Siguiendo esta línea argumental, la golpiza —ahora sí, metafórica— que propina el protagonista del relato es, tal vez, una golpiza de dignidad, una que pide horizontalidad en un mundo cada vez más vertical. El poder no se tiene sino que se ejerce, decía Michel Foucault, y es lo que hacemos cada vez que creemos, movidos por la lástima, hacer algo por alguien que colocamos por debajo de nosotros.

La pregunta ahora, siguiendo esta suerte parabólica que propone el texto, sería ¿quién es el mendigo? Y no tardaremos en responder que el mendigo somos todos, cada vez que somos presa de alguien que, en nombre de una supuesta acción altruista, pretende ejercer su poder y sacarnos de algún lugar en apariencia desventajoso. Friedrich Nietzsche decía: “Si estoy enfermo, prefiero trabar amistad con las palomas porque nunca oyen lo que yo quiero”, y es exactamente ahí, entiendo, que apunta el texto del poeta parisino. Escapar a toda costa de cualquier inclinación autocomplaciente. Es a lo que hoy en día se le puede llamar “empoderamiento”, pero claro, siempre y cuando no suceda a expensas de un otro, y las más de las veces, ese término lo vemos aplicado a “emprendedores” que tienen a sus empleados en negro o pagándoles el sueldo mínimo. Allí no hay empoderamiento, hay explotación.

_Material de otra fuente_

Context: an optimization exercise on an open-source flow, tuned for small area. The choices shown serve that exercise and are no tape-out recipe.
RTL that was checked went through simulation tests only; none was proved equivalent to the original.
Power is estimated from default activity; no workload was simulated.

== run 1 ==
## irsar_link_rx
module irsar_link_rx (
    input  wire        clk,
    input  wire        rst,           
    input  wire        sym_valid,
    input  wire [9:0]  sym,           
    output wire        pay_valid,
    output wire [7:0]  pay_data,
    output reg  [6:0]  pay_index,
    output wire        hdr_valid,
    output wire [7:0]  hdr_opc,
    output wire [7:0]  hdr_hop,
    output wire [2:0]  hdr_tag,
    output wire        hdr_rsp,
    output wire        hdr_late,
    output wire        hdr_lin,
    output reg  [6:0]  hdr_len,
    output wire        frm_done,
    output wire        frm_ok,
    output wire [2:0]  frm_err,
    output wire [15:0] frm_crc,
    output reg         in_frame,
    output reg         rd_pos,
    output wire [15:0] cnt_ok,
    output wire [15:0] cnt_rej,
    output wire [15:0] cnt_cerr
);
Settings: LEC_CHECK=0, CAP_MARGIN=20, CORE_MARGIN=2, CORE_UTILIZATION=40, GPL_TIMING_DRIVEN=0, SLEW_MARGIN=20, BUFFER_PORTS_ARGS=-buffer_cell sky130_fd_sc_hd__buf_1, CTS_ARGS=-sink_clustering_enable -repair_clock_nets -dont_use_dummy_load -root_buf sky130_fd_sc_hd__clkbuf_8 -buf_list sky130_fd_sc_hd__clkbuf_4 -sink_clustering_size 24 -sink_clustering_max_diameter 60, REMOVE_ABC_BUFFERS=1; clock period 8.0 ns.
standard.sh (not shown) runs the stock make flow with config.mk's settings and CLKGATE_MAP_FILE= SYNTH_SCRIPT=/design/flow/synth_recipe.tcl, a recipe that flattens the netlist after the stock synthesis.
==> flow/flow/run.sh <==
#!/bin/bash
# Layout flow: the standard ORFS flow (standard.sh) with three changes that only make
# the layout smaller:
#  - synthesis is the standard flow's own script with an area-oriented ABC mapping script (area.abc)
#    in place of ORFS's delay-oriented one; registers come out as in the standard synthesis
#  - the port buffers are the smallest buffer cell (each output drives a fixed 0.01 pF)
#  - extra ORFS settings from extra.mk, if present
set -euo pipefail
here=$(pwd)
export AREA_ABC_SCRIPT=$here/flow/area.abc
export FLOW_SYNTH_TCL=$here/synth_recipe.tcl
cat >> config.mk <<'CFG'
export BUFFER_PORTS_ARGS = -buffer_cell sky130_fd_sc_hd__buf_1
CFG
if [[ -f flow/extra.mk ]]; then cat flow/extra.mk >> config.mk; fi
bash standard.sh SYNTH_SCRIPT=$here/flow/area_synth.tcl finish > standard_flow.log 2>&1
==> flow/flow/extra.mk <==
export CTS_ARGS = -sink_clustering_enable -repair_clock_nets -dont_use_dummy_load -root_buf sky130_fd_sc_hd__clkbuf_8 -buf_list sky130_fd_sc_hd__clkbuf_4 -sink_clustering_size 24 -sink_clustering_max_diameter 60
export REMOVE_ABC_BUFFERS = 1
export ADDER_MAP_FILE =
Other scripts of this flow, unchanged in this note and not shown: flow/flow/area.abc, flow/flow/area_synth.tcl
Relative to run 1, the following input files were edited for run 4:
- CTS_ARGS changed from -sink_clustering_enable -repair_clock_nets -dont_use_dummy_load -root_buf sky130_fd_sc_hd__clkbuf_8 -buf_list sky130_fd_sc_hd__clkbuf_4 -sink_clustering_size 24 -sink_clustering_max_diameter 60 to -repair_clock_nets -dont_use_dummy_load -buf_list sky130_fd_sc_hd__clkbuf_8
==> flow/flow/extra.mk <==
export CTS_ARGS = -repair_clock_nets -dont_use_dummy_load -buf_list sky130_fd_sc_hd__clkbuf_8
export REMOVE_ABC_BUFFERS = 1
export ADDER_MAP_FILE =
Notes after the runs:
Both conditions hold for run 4: the flow ran to the end and the final layout passed the timing, DRC and antenna checks.
Status: part of the total power dissipated in combinational logic parity (run 1, run 4)
Count of buffer and inverter cells on the critical path: run 1 vs run 4, no meaningful difference
Synthesis-to-layout area growth essentially unchanged between run 1 and run 4.
From run 1 to run 4 the numbers moved as follows: share of the cycle needed by the critical path after routing level, non-clock buffer count roughly the same.

========
## JK
Another version of the RTL of irsar_link_rx (not shown whole).
Size: ~620 cells after synthesis, about 110 flip-flops, about 130 I/O pins, ~5900 µm² of cells after synthesis.
Settings: LEC_CHECK=0, CAP_MARGIN=20, CORE_MARGIN=2, CORE_UTILIZATION=40, GPL_TIMING_DRIVEN=0, SLEW_MARGIN=20, BUFFER_PORTS_ARGS=-buffer_cell sky130_fd_sc_hd__buf_1, CTS_ARGS=-sink_clustering_enable -repair_clock_nets -dont_use_dummy_load -buf_list sky130_fd_sc_hd__clkbuf_8 -sink_clustering_size 24 -sink_clustering_max_diameter 60, REMOVE_ABC_BUFFERS=1; clock period 8.0 ns.
==> flow/flow/area.abc <==
strash
dch -f
map -a
mfs2
strash
dch -f
map -a
mfs2
strash
&get -n
&st
&dch -f
&nf -a -R 1000
&put
topo
==> flow/flow/area_synth.tcl <==
# The standard flow's synthesis (synth_recipe.tcl) with an area-oriented ABC script in place of ORFS's
# delay-oriented one; everything else, registers included, is as the standard synthesis makes it
proc abc {args} {
  set i [lsearch -exact $args -script]
  if {$i >= 0} { lset args [expr {$i + 1}] $::env(AREA_ABC_SCRIPT) }
  yosys abc {*}$args
}
source $::env(FLOW_SYNTH_TCL)
==> flow/flow/extra.mk <==
export CTS_ARGS = -sink_clustering_enable -repair_clock_nets -dont_use_dummy_load -buf_list sky130_fd_sc_hd__clkbuf_8 -sink_clustering_size 24 -sink_clustering_max_diameter 60
export REMOVE_ABC_BUFFERS = 1
Scripts as last shown in full above: flow/flow/run.sh
Input-level comparison between MS and JK:
==> flow/flow/area.abc <==
strash
&get -n
&st
&dch -f
&nf -a -R 1000
&put
mfs2
strash
&get -n
&st
&dch -f
&nf -a -R 1000
&put
mfs2
strash
&get -n
&st
&dch -f
&nf -a -R 1000
&put
mfs2
strash
&get -n
&st
&dch -f
&nf -a -R 1000
&put
mfs2
strash
&get -n
&st
&dch -f
&nf -a -R 1000
&put
mfs2
strash
&get -n
&st
&dch -f
&nf -a -R 1000
&put
mfs2
strash
&get -n
&st
&dch -f
&nf -a -R 1000
&put
mfs2
strash
&get -n
&st
&dch -f
&nf -a -R 1000
&put
mfs2
strash
&get -n
&st
&dch -f
&nf -a -R 1000
&put
mfs2
strash
&get -n
&st
&dch -f
&nf -a -R 1000
&put
mfs2
strash
&get -n
&st
&dch -f
&nf -a -R 1000
&put
mfs2
strash
&get -n
&st
&dch -f
&nf -a -R 1000
&put
mfs2
strash
&get -n
&st
&dch -f
&nf -a -R 1000
&put
mfs2
strash
&get -n
&st
&dch -f
&nf -a -R 1000
&put
mfs2
strash
&get -n
&st
&dch -f
&nf -a -R 1000
&put
mfs2
strash
&get -n
&st
&dch -f
&nf -a -R 1000
&put
mfs2
strash
&get -n
&st
&dch -f
&nf -a -R 1000
&put
mfs2
strash
&get -n
&st
&dch -f
&nf -a -R 1000
&put
mfs2
strash
&get -n
&st
&dch -f
&nf -a -R 1000
&put
mfs2
strash
&get -n
&st
&dch -f
&nf -a -R 1000
&put
mfs2
strash
&get -n
&st
&dch -f
&nf -a -R 1000
&put
mfs2
strash
&get -n
&st
&dch -f
&nf -a -R 1000
&put
mfs2
strash
&get -n
&st
&dch -f
&nf -a -R 1000
&put
mfs2
strash
&get -n
&st
&dch -f
&nf -a -R 1000
&put
mfs2
strash
&get -n
&st
&dch -f
&nf -a -R 1000
&put
mfs2
strash
&get -n
&st
&dch -f
&nf -a -R 1000
&put
mfs2
strash
&get -n
&st
&dch -f
&nf -a -R 1000
&put
mfs2
strash
&get -n
&st
&dch -f
&nf -a -R 1000
&put
mfs2
strash
&get -n
&st
&dch -f
&nf -a -R 1000
&put
mfs2
strash
&get -n
&st
&dch -f
&nf -a -R 1000
&put
==> flow/flow/extra.mk <==
export CTS_ARGS = -sink_clustering_enable -repair_clock_nets -dont_use_dummy_load -buf_list sky130_fd_sc_hd__clkbuf_8 -sink_clustering_size 24 -sink_clustering_max_diameter 60
export REMOVE_ABC_BUFFERS = 1
export ADDER_MAP_FILE =
## What came out
Taking JK as the reference, in MS share of flip-flops with an asynchronous set or reset after synthesis ~0 delta, post-synthesis instance total went down 34, die footprint moved down. Compared with JK, MS shows a lower post-synthesis share of cell area spent on full adders, half adders and majority gates. Final instance count without filler cells (MS vs. JK) decreases by a few percent.

========
irsar_link_rx, a different RTL version from the one above (not shown whole).
Size in the first run: roughly 110 flip-flops, about 130 I/O pins.
export LEC_CHECK = 0
export CAP_MARGIN = 20
export CORE_MARGIN = 2
export CORE_UTILIZATION = 40
export SLEW_MARGIN = 20
export BUFFER_PORTS_ARGS = -buffer_cell sky130_fd_sc_hd__buf_1
create_clock -name core_clock -period 8.0 [get_ports {clk}]
==> flow/flow/run.sh <==
#!/bin/bash
# Layout flow: the standard ORFS flow, with the port buffers made of the smallest
# buffer cell (an output port drives only its fixed 0.01 pF load).
set -euo pipefail
cat >> config.mk <<'CFG'
export BUFFER_PORTS_ARGS = -buffer_cell sky130_fd_sc_hd__buf_1
CFG
bash standard.sh > standard_flow.log 2>&1
Rerun with:
==> flow/flow/run.sh (replaced) <==
#!/bin/bash
# Layout flow: the standard ORFS flow (standard.sh) with three changes that only make
# the layout smaller:
#  - synthesis is the standard flow's own script with an area-oriented ABC mapping script (area.abc)
#    in place of ORFS's delay-oriented one; registers come out as in the standard synthesis
#  - the port buffers are the smallest buffer cell (each output drives a fixed 0.01 pF)
#  - extra ORFS settings from extra.mk, if present
set -euo pipefail
here=$(pwd)
export AREA_ABC_SCRIPT=$here/flow/area.abc
export FLOW_SYNTH_TCL=$here/synth_recipe.tcl
cat >> config.mk <<'CFG'
export BUFFER_PORTS_ARGS = -buffer_cell sky130_fd_sc_hd__buf_1
CFG
if [[ -f flow/extra.mk ]]; then cat flow/extra.mk >> config.mk; fi
bash standard.sh SYNTH_SCRIPT=$here/flow/area_synth.tcl finish > standard_flow.log 2>&1
==> flow/flow/area.abc (new file) <==
strash
dch -f
map -a
mfs2
strash
dch -f
map -a
mfs2
strash
&get -n
&st
&dch -f
&nf -a -R 1000
&put
topo
==> flow/flow/area_synth.tcl (new file) <==
# The standard flow's synthesis (synth_recipe.tcl) with an area-oriented ABC script in place of ORFS's
# delay-oriented one; everything else, registers included, is as the standard synthesis makes it
proc abc {args} {
  set i [lsearch -exact $args -script]
  if {$i >= 0} { lset args [expr {$i + 1}] $::env(AREA_ABC_SCRIPT) }
  yosys abc {*}$args
}
source $::env(FLOW_SYNTH_TCL)
==> flow/flow/extra.mk (new file) <==
export CTS_ARGS = -sink_clustering_enable -repair_clock_nets -buf_list sky130_fd_sc_hd__clkbuf_4 -sink_clustering_size 24 -sink_clustering_max_diameter 60
CTS_ARGS = -sink_clustering_enable -repair_clock_nets -buf_list sky130_fd_sc_hd__clkbuf_4 -sink_clustering_size 24 -sink_clustering_max_diameter 60   (was unset)
GPL_TIMING_DRIVEN = 0   (was unset)
=>
- sequential power went down by 3.8%
- core utilization came out higher by 3.1 points
- count of clock-buffer cells in the layout goes down by 9
- setup slack gets worse by 0.15 ns
- clock power decreases by 34%
- via count went down by 6.8%
Rerun with:
CTS_ARGS = unset   (was -sink_clustering_enable -repair_clock_nets -buf_list sky130_fd_sc_hd__clkbuf_4 -sink_clustering_size 24 -sink_clustering_max_diameter 60)
GPL_TIMING_DRIVEN = unset   (was 0)
removed: flow/flow/extra.mk
- non-clock buffer count went up by 43
- clock skew fell by 0.0065 ns
- wire length went up by 5.4%
- core utilization rises by 2.8 points
No functional check of the RTL was part of any run of this note.

[port drivers added, routing unchanged]
The flow's constraints put no driver on any port. The routed layouts listed below were extracted and timed again, unchanged, in two steps. Step 1 sets driving cells, clkbuf_16 on the clock port and buf_2 on the other inputs (assumed; they add their load-dependent delay and slew). Step 2 also shifts input and output timing later by t, the mid clock arrival at the registers, as if the neighbouring blocks saw the same clock. a / b / c = no drivers / after step 1 / after step 2; a / b = the first two.
run | shift t [ns] | slack for setup (ns) | clock arrival spread, ns | slew at the worst register clock pin (ns) | pins driven straight from the clock port
run 1 | 0.401 | 0.455 / 0.471 / 0.070 | 0.023 / 0.022 | 0.10 / 0.10 | 1
run 4 | 0.401 | 0.455 / 0.471 / 0.070 | 0.023 / 0.022 | 0.10 / 0.10 | 1
JK | 0.382 | 0.837 / 0.847 / 0.465 | 0.030 / 0.030 | 0.11 / 0.11 | 1
MS | 0.399 | 0.706 / 0.717 / 0.318 | 0.022 / 0.022 | 0.10 / 0.10 | 1
the first run of note 3 | 0.448 | 0.394 / 0.417 / -0.031 | 0.007 / 0.008 | 0.05 / 0.05 | 1
the second run of note 3 | 0.551 | 0.246 / 0.243 / -0.308 | 0.015 / 0.016 | 0.12 / 0.12 | 1
the third run of note 3 | 0.442 | 0.402 / 0.416 / -0.025 | 0.007 / 0.007 | 0.05 / 0.05 | 1
With both steps, setup timing fails in the first run of note 3, the second run of note 3 and the third run of note 3, where it was met with ideal ports. For the second run of note 3, which loses most, drivers alone change the setup slack by -0.003 ns; drivers and shift together by -0.554 ns.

Finalmente, cabe decir, aunque tal vez no sea necesario, que todo texto, en particular los filosóficos y literarios, acepta múltiples miradas, y el de Baudelaire no escapa a esta ley universal. Hay un componente interpretativo que siempre juega su papel, pero esa libertad debe seguir ciertos parámetros otorgados por la coherencia que surge de contrastar el texto con otros del mismo autor o por cierta buena intención que evite tergiversaciones y manoseos. Un ejemplo histórico paradigmático fue el caso de Nietzsche, cuando se lo quiso leer en clave nazi. Decir que Nietzsche era antisemita, o que se golpeaba el pecho con ínfulas patrióticas, sería tan descabellado como afirmar que Baudelaire odiaba a los pobres. Sin embargo, luego de su lectura, es imposible que no sintamos un gran crack, que no veamos este relato como una granada que rodó por el piso y se puso justo debajo de nuestros anquilosados valores occidentales, que ya dijo Freud, tanto malestar nos han causado. Las esquirlas de la detonación, una de ellas al menos, espero que haya sido este pequeño —no en prosa— texto irreverente.